GOAL OF THE EXERCISE: Lines to restate from the data below: from the one containing "u8v_state_type scan;" to the one containing "(data_byte < LIMIT_90);", both included. Give them again exactly, and only them.

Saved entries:

····················

==> src/rtl/u8v_pkg.sv <==
// Package for the UTF-8 stream validator: byte constants, continuation rule
// codes and the scan state record. No dependencies.
`default_nettype none

package u8v_pkg;

   // Lead byte ranges
   localparam logic [7:0] LEAD2_LO = 8'hC2;
   localparam logic [7:0] LEAD2_HI = 8'hDF;
   localparam logic [7:0] LEAD3_LO = 8'hE0;
   localparam logic [7:0] LEAD3_HI = 8'hEF;
   localparam logic [7:0] LEAD4_LO = 8'hF0;
   localparam logic [7:0] LEAD4_HI = 8'hF4;
   localparam logic [7:0] LEAD_SURR = 8'hED;

   // Continuation byte form and first-continuation limits
   localparam logic [7:0] CONT_MASK = 8'hC0;
   localparam logic [7:0] CONT_TAG  = 8'h80;
   localparam logic [7:0] LIMIT_A0  = 8'hA0;
   localparam logic [7:0] LIMIT_90  = 8'h90;
   localparam logic [7:0] ASCII_TOP = 8'h80;

   // Limit placed on the next continuation byte
   typedef enum logic [2:0] {
      RULE_NONE     = 3'd0,
      RULE_MIN_A0   = 3'd1,
      RULE_BELOW_A0 = 3'd2,
      RULE_MIN_90   = 3'd3,
      RULE_BELOW_90 = 3'd4
   } u8v_rule_type;

   // Scan state carried from byte to byte
   typedef struct packed {
      logic [1:0]   pending;
      u8v_rule_type rule;
      logic         failed;
   } u8v_state_type;

   localparam u8v_state_type STATE_CLEAR = '{pending: 2'd0, rule: RULE_NONE, failed: 1'b0};

endpackage : u8v_pkg

`default_nettype wire

==> src/rtl/u8v_check.sv <==
// Combinational byte check for the UTF-8 validator: next scan state and verdict
// for one transaction. Depends on u8v_pkg.
`default_nettype none

module u8v_check (
   input  wire logic [7:0]             data_byte,
   input  wire logic                   has_byte,
   input  wire logic                   end_of_string,
   input  wire u8v_pkg::u8v_state_type cur_state,
   output      u8v_pkg::u8v_state_type next_state,
   output      logic                   verdict
);
   import u8v_pkg::*;

   u8v_state_type scan;
   logic          cont_bad;

   // Limit check on a continuation byte
   always_comb begin
      cont_bad = ((data_byte & CONT_MASK) != CONT_TAG);
      case (cur_state.rule)
         RULE_MIN_A0:   cont_bad = cont_bad || (data_byte < LIMIT_A0);
         RULE_BELOW_A0: cont_bad = cont_bad || (data_byte >= LIMIT_A0);
         RULE_MIN_90:   cont_bad = cont_bad || (data_byte < LIMIT_90);
         RULE_BELOW_90: cont_bad = cont_bad || (data_byte >= LIMIT_90);
         default:       cont_bad = cont_bad;
      endcase
   end

   // State update for the byte, if any
   always_comb begin
      scan = cur_state;
      if (has_byte && !cur_state.failed) begin
         if (cur_state.pending == 2'd0) begin
            // lead byte
            if (data_byte == 8'h00) begin
               scan.failed = 1'b1;
            end else if (data_byte < ASCII_TOP) begin
               scan = cur_state;
            end else if (data_byte inside {[LEAD2_LO:LEAD2_HI]}) begin
               scan.pending = 2'd1;
               scan.rule    = RULE_NONE;
            end else if (data_byte inside {[LEAD3_LO:LEAD3_HI]}) begin
               scan.pending = 2'd2;
               if (data_byte == LEAD3_LO) begin
                  scan.rule = RULE_MIN_A0;
               end else if (data_byte == LEAD_SURR) begin
                  scan.rule = RULE_BELOW_A0;
               end else begin
                  scan.rule = RULE_NONE;
               end
            end else if (data_byte inside {[LEAD4_LO:LEAD4_HI]}) begin
               scan.pending = 2'd3;
               if (data_byte == LEAD4_LO) begin
                  scan.rule = RULE_MIN_90;
               end else if (data_byte == LEAD4_HI) begin
                  scan.rule = RULE_BELOW_90;
               end else begin
                  scan.rule = RULE_NONE;
               end
            end else begin
               scan.failed = 1'b1;
            end
         end else begin
            // continuation byte
            scan.rule = RULE_NONE;
            if (cont_bad) begin
               scan.failed = 1'b1;
            end else begin
               scan.pending = cur_state.pending - 2'd1;
            end
         end
      end
   end

   // Verdict and clear at end of string
   assign verdict    = !scan.failed && (scan.pending == 2'd0);
   assign next_state = end_of_string ? STATE_CLEAR : scan;

endmodule : u8v_check

`default_nettype wire

==> src/rtl/utf8_stream_validator.sv <==
// Top level of the strict UTF-8 stream validator: input register, byte check,
// result register. Depends on u8v_pkg and u8v_check.
//
// Usage:
//   Request channel (req_valid/req_ready) carries one transaction per byte:
//   req_data_byte, req_has_byte and req_end_of_string. A transaction with
//   req_has_byte low and req_end_of_string high closes an empty string (or
//   the bytes already sent); with both low it is an idle transaction.
//   Response channel (rsp_valid/rsp_ready) gives one rsp_string_valid per
//   closed string, in order.
//   Throughput: one transaction per cycle, sustained while no closing
//   transaction waits on rsp_ready. Each byte is checked by combinational logic
//   between the input register and the scan state. The verdict goes to the
//   result register, seen on rsp_valid, as the closing transaction moves on.
//   Stall: while a verdict waits on rsp_ready, bytes that do not close a
//   string keep flowing; a closing transaction waits in the input register,
//   and req_ready drops only when that register cannot move on.
//   Reset (synchronous, active high): empties both registers and clears
//   the scan state, so the next byte starts a new string.
`default_nettype none

module utf8_stream_validator (
   input  wire logic       clock,
   input  wire logic       reset,
   input  wire logic       req_valid,
   output      logic       req_ready,
   input  wire logic [7:0] req_data_byte,
   input  wire logic       req_has_byte,
   input  wire logic       req_end_of_string,
   output      logic       rsp_valid,
   input  wire logic       rsp_ready,
   output      logic       rsp_string_valid
);
   import u8v_pkg::*;

   logic          in_valid_ff;
   logic [7:0]    in_byte_ff;
   logic          in_has_ff;
   logic          in_eos_ff;
   u8v_state_type state_ff;
   u8v_state_type state_in;
   logic          verdict_in;
   logic          out_valid_ff;
   logic          out_verdict_ff;
   logic          advance;

   // Input register moves on unless a verdict has nowhere to go
   assign advance   = in_valid_ff && (!in_eos_ff || !out_valid_ff || rsp_ready);
   assign req_ready = !in_valid_ff || advance;

   always_ff @(posedge clock) begin
      if (reset) begin
         in_valid_ff <= 1'b0;
      end else if (req_ready) begin
         in_valid_ff <= req_valid;
      end
   end

   always_ff @(posedge clock) begin
      if (req_valid && req_ready) begin
         in_byte_ff <= req_data_byte;
         in_has_ff  <= req_has_byte;
         in_eos_ff  <= req_end_of_string;
      end
   end

   // Byte check
   u8v_check u_check (
      .data_byte     (in_byte_ff),
      .has_byte      (in_has_ff),
      .end_of_string (in_eos_ff),
      .cur_state     (state_ff),
      .next_state    (state_in),
      .verdict       (verdict_in)
   );

   // Scan state
   always_ff @(posedge clock) begin
      if (reset) begin
         state_ff <= STATE_CLEAR;
      end else if (advance) begin
         state_ff <= state_in;
      end
   end

   // Result register
   always_ff @(posedge clock) begin
      if (reset) begin
         out_valid_ff <= 1'b0;
      end else if (advance && in_eos_ff) begin
         out_valid_ff <= 1'b1;
      end else if (rsp_ready) begin
         out_valid_ff <= 1'b0;
      end
   end

   always_ff @(posedge clock) begin
      if (advance && in_eos_ff) begin
         out_verdict_ff <= verdict_in;
      end
   end

   assign rsp_valid        = out_valid_ff;
   assign rsp_string_valid = out_verdict_ff;

   // Checks
   a_clear_after_end: assert property (@(posedge clock) disable iff (reset)
      (advance && in_eos_ff) |=> (state_ff == STATE_CLEAR))
      else $error("scan state not cleared after end of string");

   a_rule_needs_pending: assert property (@(posedge clock) disable iff (reset)
      (state_ff.rule != RULE_NONE) |-> (state_ff.pending != 2'd0))
      else $error("continuation rule set with no continuation owed");

   a_fail_held: assert property (@(posedge clock) disable iff (reset)
      (state_ff.failed && !(advance && in_eos_ff)) |=> state_ff.failed)
      else $error("failure flag dropped before end of string");

   a_rsp_from_end: assert property (@(posedge clock) disable iff (reset)
      $rose(out_valid_ff) |-> $past(advance && in_eos_ff))
      else $error("verdict raised without a closing transaction");

endmodule : utf8_stream_validator

`default_nettype wire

····················

RESPONSE:
   u8v_state_type scan;
   logic          cont_bad;

   // Limit check on a continuation byte
   always_comb begin
      cont_bad = ((data_byte & CONT_MASK) != CONT_TAG);
      case (cur_state.rule)
         RULE_MIN_A0:   cont_bad = cont_bad || (data_byte < LIMIT_A0);
         RULE_BELOW_A0: cont_bad = cont_bad || (data_byte >= LIMIT_A0);
         RULE_MIN_90:   cont_bad = cont_bad || (data_byte < LIMIT_90);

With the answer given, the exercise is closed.